Downscaling is done using the .apply_filter method on poreFlow dataframe objects, like RawDataFrame or EventDataFrame.

Example

1
2
3
4
5
6
with pf.File("utube_measurement.dat") as f:
    raw = f.get_raw()

raw = raw.apply_filter(1000) # (1)!

print(f"Sample rate {raw.sfreq} filtered with a cutoff at to {raw.filter_cutoff}.")
  1. Filter with a filter with a cut-off frequency at 1000 Hz
Sample rate 50000.0 filtered with a cutoff at to 1000.

By default, only the current and voltage columns are filtered. To change this behaviour, check out the reference.

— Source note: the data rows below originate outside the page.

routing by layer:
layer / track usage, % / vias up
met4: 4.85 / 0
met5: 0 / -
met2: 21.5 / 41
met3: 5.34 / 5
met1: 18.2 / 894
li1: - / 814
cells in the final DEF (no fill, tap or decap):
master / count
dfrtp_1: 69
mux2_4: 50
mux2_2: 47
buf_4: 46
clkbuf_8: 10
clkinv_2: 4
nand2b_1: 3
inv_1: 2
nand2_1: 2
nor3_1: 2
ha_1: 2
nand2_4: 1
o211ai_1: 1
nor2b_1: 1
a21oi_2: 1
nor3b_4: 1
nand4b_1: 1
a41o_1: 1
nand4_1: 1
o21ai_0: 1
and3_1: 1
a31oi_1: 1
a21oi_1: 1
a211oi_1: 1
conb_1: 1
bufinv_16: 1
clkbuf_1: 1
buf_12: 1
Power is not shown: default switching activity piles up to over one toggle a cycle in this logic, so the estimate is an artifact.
<file path="config.mk">
export PLATFORM = sky130hd
export DESIGN_NAME = jk_bank_sequencer
export DESIGN_NICKNAME = d
export VERILOG_FILES = /design/src/rtl/jk_bank_sequencer.sv
export SDC_FILE = /design/constraint.sdc
export NUM_CORES = 1
export LEC_CHECK = 0
export CORE_AREA = 2 2 72 74
export CTS_CLUSTER_SIZE = 16
export DETAILED_ROUTE_END_ITERATION = 10
export DIE_AREA = 0 0 74 76
export PLACE_DENSITY = 0.75
export SKIP_LAST_GASP = 1
export SLEW_MARGIN = 20
export SYNTH_ARGS = -nofsm -noshare
export SYNTH_HDL_FRONTEND = slang
export SYNTH_SLANG_ARGS = --single-unit
</file>
<file path="constraint.sdc">
create_clock -name clk -period 1.75 [get_ports clk]
set_input_delay 0.175 -clock clk [delete_from_list [all_inputs] [get_ports clk]]
set_output_delay 0.175 -clock clk [all_outputs]
set_load 0.05 [all_outputs]
</file>
$ cat config.mk
export PLATFORM = sky130hd
export DESIGN_NAME = mic_sample_buffer_flat
export DESIGN_NICKNAME = d
export VERILOG_FILES = /design/src/rtl/mic_sample_buffer_if.sv /design/src/rtl/mic_sample_buffer.sv /design/src/flat_wrapper.sv
export SDC_FILE = /design/constraint.sdc
export NUM_CORES = 1
export LEC_CHECK = 0
export BUFFER_PORTS_ARGS = -buffer_cell sky130_fd_sc_hd__buf_4
export CAP_MARGIN = 20
export CORE_MARGIN = 1.5
export CORE_UTILIZATION = 50
export CTS_CLUSTER_SIZE = 16
export DETAILED_ROUTE_END_ITERATION = 6
export GPL_ROUTABILITY_DRIVEN = 1
export PLACE_DENSITY = 0.65
export SETUP_SLACK_MARGIN = 0.2
export SKIP_LAST_GASP = 1
export SLEW_MARGIN = 20
export SYNTH_ARGS = -nofsm -noshare
export SYNTH_HDL_FRONTEND = slang
export SYNTH_SLANG_ARGS = --single-unit
$ cat constraint.sdc
create_clock -name PCLK -period 4.2 [get_ports PCLK]
set_input_delay 0.84 -clock PCLK [delete_from_list [all_inputs] [get_ports PCLK]]
set_output_delay 0.84 -clock PCLK [all_outputs]
set_load 0.1 [all_outputs]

Do not confuse with DataFrame.filter

It is easy to confuse pandas.DataFrame.filter with poreflow.BaseDataFrame.apply_filter. The former filters values in the columns or rows based on some argument, the later does signal processing on the voltage/current columns of the DataFrame.

Additional examples

Depending on your data, you might want to always first downsample to a specific frequency, and only then do further filtering or processing. This is often the case for high-frequency UTube data, which generally is first downsampled to around 5 kHz. An example of doing so:

1
2
3
4
5
6
7
8
with pf.File("utube_measurement.dat") as f:
    raw = f.get_raw()

raw = raw.downsample(5000).apply_filter(1000)

print(f"Original sample rate: {raw.sfreq_original} Hz")
print(f"Downsampled to:       {raw.sfreq} Hz, ")
print(f"Filtered to:          {raw.filter_cutoff} Hz, ")
Original sample rate: 50000.0 Hz
Downsampled to:       5000.0 Hz, 
Filtered to:          1000 Hz, 

DataFrame attributes

The example above demonstrates the three attributes in poreflow.BaseDataFrame used to keep track of filtering results.

  • BaseDataFrame.sfreq_original is set to the original sample rate of the file from which the dataframe is read. It is not changed by filtering/downsampling.
  • BaseDataFrame.sfreq is the (downsampled) sample rate of the DataFrame.
  • BaseDataFrame.filter_cutoff is None if the event is unfiltered and set to the cut-off frequency of the filter after filtering.